| Data records |
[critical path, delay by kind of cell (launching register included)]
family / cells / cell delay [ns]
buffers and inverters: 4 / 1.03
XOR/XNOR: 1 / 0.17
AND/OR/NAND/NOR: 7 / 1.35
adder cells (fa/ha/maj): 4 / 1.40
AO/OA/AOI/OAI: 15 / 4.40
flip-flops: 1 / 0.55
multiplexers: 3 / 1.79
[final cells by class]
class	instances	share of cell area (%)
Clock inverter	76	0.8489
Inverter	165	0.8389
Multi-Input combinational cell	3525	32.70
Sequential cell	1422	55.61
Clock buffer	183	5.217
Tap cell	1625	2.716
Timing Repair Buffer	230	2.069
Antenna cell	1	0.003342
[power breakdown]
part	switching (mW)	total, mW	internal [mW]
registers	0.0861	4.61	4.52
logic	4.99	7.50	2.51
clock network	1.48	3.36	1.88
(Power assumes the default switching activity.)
* * *
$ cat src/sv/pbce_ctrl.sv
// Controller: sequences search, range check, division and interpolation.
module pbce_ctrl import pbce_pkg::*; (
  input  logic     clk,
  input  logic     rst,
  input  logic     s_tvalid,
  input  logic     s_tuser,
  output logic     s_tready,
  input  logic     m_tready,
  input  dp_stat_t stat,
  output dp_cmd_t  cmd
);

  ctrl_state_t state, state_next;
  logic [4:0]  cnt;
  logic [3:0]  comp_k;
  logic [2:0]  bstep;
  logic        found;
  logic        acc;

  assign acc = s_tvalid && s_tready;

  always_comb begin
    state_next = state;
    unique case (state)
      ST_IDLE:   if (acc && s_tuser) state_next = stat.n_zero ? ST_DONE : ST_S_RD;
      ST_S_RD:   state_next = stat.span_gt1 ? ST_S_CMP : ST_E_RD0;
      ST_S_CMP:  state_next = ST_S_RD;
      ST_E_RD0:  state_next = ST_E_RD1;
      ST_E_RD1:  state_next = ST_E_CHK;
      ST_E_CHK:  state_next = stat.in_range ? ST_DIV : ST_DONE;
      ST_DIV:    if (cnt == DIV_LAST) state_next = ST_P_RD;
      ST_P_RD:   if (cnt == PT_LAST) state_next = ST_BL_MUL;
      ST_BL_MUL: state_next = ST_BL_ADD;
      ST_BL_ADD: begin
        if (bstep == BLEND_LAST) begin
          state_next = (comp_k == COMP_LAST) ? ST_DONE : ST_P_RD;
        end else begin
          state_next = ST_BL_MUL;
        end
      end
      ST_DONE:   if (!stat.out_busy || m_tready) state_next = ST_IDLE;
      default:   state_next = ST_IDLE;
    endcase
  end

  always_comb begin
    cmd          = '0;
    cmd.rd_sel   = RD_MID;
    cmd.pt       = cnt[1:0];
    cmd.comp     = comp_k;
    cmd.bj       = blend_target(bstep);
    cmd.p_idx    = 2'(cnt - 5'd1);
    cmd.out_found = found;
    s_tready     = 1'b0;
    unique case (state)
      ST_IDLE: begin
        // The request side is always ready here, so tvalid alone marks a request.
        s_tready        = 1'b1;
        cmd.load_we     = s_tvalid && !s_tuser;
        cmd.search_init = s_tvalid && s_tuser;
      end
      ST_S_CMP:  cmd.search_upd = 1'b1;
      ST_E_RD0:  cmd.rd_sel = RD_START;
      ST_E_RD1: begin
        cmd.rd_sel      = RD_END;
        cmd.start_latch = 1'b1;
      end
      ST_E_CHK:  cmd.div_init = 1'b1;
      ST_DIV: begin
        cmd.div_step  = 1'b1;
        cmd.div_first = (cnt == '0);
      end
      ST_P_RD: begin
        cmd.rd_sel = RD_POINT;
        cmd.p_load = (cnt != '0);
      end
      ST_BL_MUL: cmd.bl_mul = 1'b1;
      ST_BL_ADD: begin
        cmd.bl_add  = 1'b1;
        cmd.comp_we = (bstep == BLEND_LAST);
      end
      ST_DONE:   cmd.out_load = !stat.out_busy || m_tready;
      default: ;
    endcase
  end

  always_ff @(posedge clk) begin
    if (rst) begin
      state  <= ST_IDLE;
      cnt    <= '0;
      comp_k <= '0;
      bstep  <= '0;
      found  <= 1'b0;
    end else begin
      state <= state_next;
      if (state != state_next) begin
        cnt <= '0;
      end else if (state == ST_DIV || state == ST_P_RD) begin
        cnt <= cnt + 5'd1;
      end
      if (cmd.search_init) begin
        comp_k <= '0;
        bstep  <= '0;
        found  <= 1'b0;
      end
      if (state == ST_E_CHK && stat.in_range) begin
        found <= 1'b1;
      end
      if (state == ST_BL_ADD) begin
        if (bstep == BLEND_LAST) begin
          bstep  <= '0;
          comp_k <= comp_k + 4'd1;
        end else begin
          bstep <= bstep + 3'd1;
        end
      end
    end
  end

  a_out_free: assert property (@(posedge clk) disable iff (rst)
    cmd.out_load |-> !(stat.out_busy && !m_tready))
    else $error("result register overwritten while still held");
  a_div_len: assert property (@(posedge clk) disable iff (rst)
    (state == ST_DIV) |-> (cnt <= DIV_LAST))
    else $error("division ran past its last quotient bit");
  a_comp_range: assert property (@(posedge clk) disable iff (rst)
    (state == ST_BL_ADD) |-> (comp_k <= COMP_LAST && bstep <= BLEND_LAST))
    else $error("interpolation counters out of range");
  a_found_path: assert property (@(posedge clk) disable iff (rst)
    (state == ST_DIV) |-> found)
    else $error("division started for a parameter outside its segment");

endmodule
* * *
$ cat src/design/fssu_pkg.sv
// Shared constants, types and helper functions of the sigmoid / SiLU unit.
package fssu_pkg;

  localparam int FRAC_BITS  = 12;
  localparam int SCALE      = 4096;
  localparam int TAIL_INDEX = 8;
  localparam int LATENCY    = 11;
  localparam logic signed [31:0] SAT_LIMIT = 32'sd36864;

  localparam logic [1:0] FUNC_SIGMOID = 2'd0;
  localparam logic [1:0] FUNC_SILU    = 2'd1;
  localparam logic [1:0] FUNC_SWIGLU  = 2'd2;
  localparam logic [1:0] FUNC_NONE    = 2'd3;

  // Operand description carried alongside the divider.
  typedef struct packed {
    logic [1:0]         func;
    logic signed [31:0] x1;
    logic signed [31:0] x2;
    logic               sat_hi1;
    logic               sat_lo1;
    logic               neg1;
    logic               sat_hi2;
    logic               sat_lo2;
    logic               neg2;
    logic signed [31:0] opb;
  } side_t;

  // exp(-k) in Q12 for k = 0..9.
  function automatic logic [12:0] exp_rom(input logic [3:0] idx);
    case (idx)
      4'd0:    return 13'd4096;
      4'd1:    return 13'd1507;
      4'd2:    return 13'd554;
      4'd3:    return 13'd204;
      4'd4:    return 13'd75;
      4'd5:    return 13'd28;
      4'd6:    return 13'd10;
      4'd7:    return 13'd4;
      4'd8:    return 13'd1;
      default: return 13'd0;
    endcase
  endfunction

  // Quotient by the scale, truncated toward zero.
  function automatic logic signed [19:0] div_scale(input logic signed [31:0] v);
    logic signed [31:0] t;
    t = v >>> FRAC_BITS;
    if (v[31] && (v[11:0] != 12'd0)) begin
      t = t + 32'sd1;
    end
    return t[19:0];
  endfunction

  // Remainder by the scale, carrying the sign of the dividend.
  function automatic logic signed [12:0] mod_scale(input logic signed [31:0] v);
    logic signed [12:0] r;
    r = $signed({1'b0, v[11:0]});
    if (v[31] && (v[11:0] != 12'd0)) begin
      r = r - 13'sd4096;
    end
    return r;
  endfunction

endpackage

| Description of the task |
Could you write out, exactly as they stand, only the lines above that begin at the line with "[critical path, delay" and stop after the line with "(Power assumes the"?

| Written solution |
[critical path, delay by kind of cell (launching register included)]
family / cells / cell delay [ns]
buffers and inverters: 4 / 1.03
XOR/XNOR: 1 / 0.17
AND/OR/NAND/NOR: 7 / 1.35
adder cells (fa/ha/maj): 4 / 1.40
AO/OA/AOI/OAI: 15 / 4.40
flip-flops: 1 / 0.55
multiplexers: 3 / 1.79
[final cells by class]
class	instances	share of cell area (%)
Clock inverter	76	0.8489
Inverter	165	0.8389
Multi-Input combinational cell	3525	32.70
Sequential cell	1422	55.61
Clock buffer	183	5.217
Tap cell	1625	2.716
Timing Repair Buffer	230	2.069
Antenna cell	1	0.003342
[power breakdown]
part	switching (mW)	total, mW	internal [mW]
registers	0.0861	4.61	4.52
logic	4.99	7.50	2.51
clock network	1.48	3.36	1.88
(Power assumes the default switching activity.)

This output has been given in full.